Modern scholarship still leaves unsolved the question as to whether alchemical treatises should be
classified as mystical, magical, or simply primitively chemical. The most reasonable view is, in my
opinion, not to place them exclusively in any one category, but to assume that all these objects at one
time formed in varying proportions the preoccupation of different alchemists. Or, better still, that
different alchemists became attracted to different interpretations or levels of the art. There is no doubt
that by some writers alchemy was interpreted in a categorical and literal sense - that is, as a chemical
means whereby the baser metals could be transformed and made precious. There is a vast body of
testimony to this end, evidence which cannot be made to yield any interpretation other than a physical
and chemical one. On the other hand, there are certain alchemistical philosophers to whom it would be
impossible to impute any other interest than a mystical or religious one.
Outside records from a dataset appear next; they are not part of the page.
## src/rtl/bram_port_arbiter.sv

```systemverilog
// bram_port_arbiter: clears a simple dual-port BRAM after reset, then round-robin arbitrates its
// write and read ports between two clients. Optional macro BRAM_PORT_ARBITER_FWD_EN forwards collision data.
module bram_port_arbiter #(
   parameter int unsigned            DATA_WIDTH = 8,
   parameter int unsigned            ADDR_WIDTH = 2,
   parameter logic [DATA_WIDTH-1:0]  INIT_VALUE = '0
) (
   input  logic                  clk,
   input  logic                  reset_n,
   input  logic                  c0_valid,
   input  logic                  c0_we,
   input  logic [ADDR_WIDTH-1:0] c0_addr,
   input  logic [DATA_WIDTH-1:0] c0_wdata,
   output logic                  c0_ready,
   output logic                  c0_rvalid,
   output logic [DATA_WIDTH-1:0] c0_rdata,
   input  logic                  c1_valid,
   input  logic                  c1_we,
   input  logic [ADDR_WIDTH-1:0] c1_addr,
   input  logic [DATA_WIDTH-1:0] c1_wdata,
   output logic                  c1_ready,
   output logic                  c1_rvalid,
   output logic [DATA_WIDTH-1:0] c1_rdata,
   output logic                  mem_wr_en,
   output logic [ADDR_WIDTH-1:0] mem_w_addr,
   output logic [DATA_WIDTH-1:0] mem_w_data,
   output logic [ADDR_WIDTH-1:0] mem_r_addr,
   input  logic [DATA_WIDTH-1:0] mem_r_data,
   output logic                  init_done
);
   localparam int unsigned           DEPTH     = 2 ** ADDR_WIDTH;
   localparam logic [ADDR_WIDTH-1:0] LAST_ADDR = ADDR_WIDTH'(DEPTH - 1);

   typedef enum logic [1:0] {
      ST_START = 2'd0,
      ST_CLEAR = 2'd1,
      ST_RUN   = 2'd2
   } state_t;

   state_t                state, state_next;
   logic [ADDR_WIDTH-1:0] clr_cnt;
   logic                  w_prio, r_prio;
   logic                  rd_pend, rd_owner;
   logic                  w_req0, w_req1, r_req0, r_req1;
   logic                  w_gnt0, w_gnt1, r_gnt0, r_gnt1;
   logic [ADDR_WIDTH-1:0] w_addr_sel, r_addr_sel;
   logic [DATA_WIDTH-1:0] w_data_sel, rsp_data;

   always_ff @(posedge clk or negedge reset_n) begin
      if (!reset_n) state <= ST_START;
      else          state <= state_next;
   end

   always_comb begin
      state_next = state;
      case (state)
         ST_START: state_next = ST_CLEAR;
         ST_CLEAR: if (clr_cnt == LAST_ADDR) state_next = ST_RUN;
         ST_RUN:   state_next = ST_RUN;
         default:  state_next = ST_START;
      endcase
   end

   always_ff @(posedge clk or negedge reset_n) begin
      if (!reset_n)               clr_cnt <= '0;
      else if (state == ST_CLEAR) clr_cnt <= clr_cnt + ADDR_WIDTH'(1);
   end

   assign w_req0 = c0_valid &  c0_we;
   assign w_req1 = c1_valid &  c1_we;
   assign r_req0 = c0_valid & ~c0_we;
   assign r_req1 = c1_valid & ~c1_we;

   // A lone requester always wins; under contention the prioritised client wins.
   always_comb begin
      w_gnt0 = 1'b0;
      w_gnt1 = 1'b0;
      r_gnt0 = 1'b0;
      r_gnt1 = 1'b0;
      if (state == ST_RUN) begin
         w_gnt0 = w_req0 & (~w_req1 | ~w_prio);
         w_gnt1 = w_req1 & (~w_req0 |  w_prio);
         r_gnt0 = r_req0 & (~r_req1 | ~r_prio);
         r_gnt1 = r_req1 & (~r_req0 |  r_prio);
      end
   end

   assign w_addr_sel = w_gnt1 ? c1_addr  : c0_addr;
   assign w_data_sel = w_gnt1 ? c1_wdata : c0_wdata;
   assign r_addr_sel = r_gnt1 ? c1_addr  : (r_gnt0 ? c0_addr : '0);

   always_comb begin
      c0_ready   = 1'b0;
      c1_ready   = 1'b0;
      mem_wr_en  = 1'b0;
      mem_w_addr = '0;
      mem_w_data = '0;
      mem_r_addr = '0;
      init_done  = 1'b0;
      case (state)
         ST_CLEAR: begin
            mem_wr_en  = 1'b1;
            mem_w_addr = clr_cnt;
            mem_w_data = INIT_VALUE;
         end
         ST_RUN: begin
            init_done  = 1'b1;
            c0_ready   = w_gnt0 | r_gnt0;
            c1_ready   = w_gnt1 | r_gnt1;
            mem_wr_en  = w_gnt0 | w_gnt1;
            mem_w_addr = w_addr_sel;
            mem_w_data = w_data_sel;
            mem_r_addr = r_addr_sel;
         end
         default: ;
      endcase
   end

   // Grant hands priority to the other client; a read grant arms the one-cycle response.
   always_ff @(posedge clk or negedge reset_n) begin
      if (!reset_n) begin
         w_prio   <= 1'b0;
         r_prio   <= 1'b0;
         rd_pend  <= 1'b0;
         rd_owner <= 1'b0;
      end else begin
         if (w_gnt0)      w_prio <= 1'b1;
         else if (w_gnt1) w_prio <= 1'b0;
         if (r_gnt0)      r_prio <= 1'b1;
         else if (r_gnt1) r_prio <= 1'b0;
         rd_pend  <= r_gnt0 | r_gnt1;
         rd_owner <= r_gnt1;
      end
   end

   assign c0_rvalid = rd_pend & ~rd_owner;
   assign c1_rvalid = rd_pend &  rd_owner;

`ifdef BRAM_PORT_ARBITER_FWD_EN
   logic                  fwd_hit;
   logic [DATA_WIDTH-1:0] fwd_data;

   // Same-address write/read in one cycle: the response carries the new data.
   always_ff @(posedge clk or negedge reset_n) begin
      if (!reset_n) begin
         fwd_hit  <= 1'b0;
         fwd_data <= '0;
      end else begin
         fwd_hit  <= (r_gnt0 | r_gnt1) & (w_gnt0 | w_gnt1) & (w_addr_sel == r_addr_sel);
         fwd_data <= w_data_sel;
      end
   end

   assign rsp_data = fwd_hit ? fwd_data : mem_r_data;
`else
   assign rsp_data = mem_r_data;
`endif

   assign c0_rdata = rsp_data;
   assign c1_rdata = rsp_data;
endmodule

```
Alchemy is also called Hermeticism. Hermes, from the mythological standpoint, is the Egyptian
god both of Wisdom and Magic - which concepts include therapeutics and physical science as then it
was known. All these subjects may, therefore, claim just inclusion within the scope of the significance
of the terms Alchemy and Hermetic subjects.
It cannot be doubted in any way that such writers as Robert Fludd, Henry Khunrath, and Jacob
Boehme aspired to and wrote of spiritual perfection, a state or mystical condition which was
represented to them by the Stone of the Philosophers. With this idea I shall deal at some length in
succeeding pages. It is equally certain that the first consideration of Paracelsus, for example, was the
cure of disease and the prolongation of life. At the same time his greatest achievements appear to most
modern thinkers to have been his discoveries of opium, zinc, and hydrogen. We tend, therefore, to think
of him as a chemist no less than we do Van Helmont, whose conception of gas ranks him as one of
those rare geniuses who have increased human knowledge by a fundamentally important idea.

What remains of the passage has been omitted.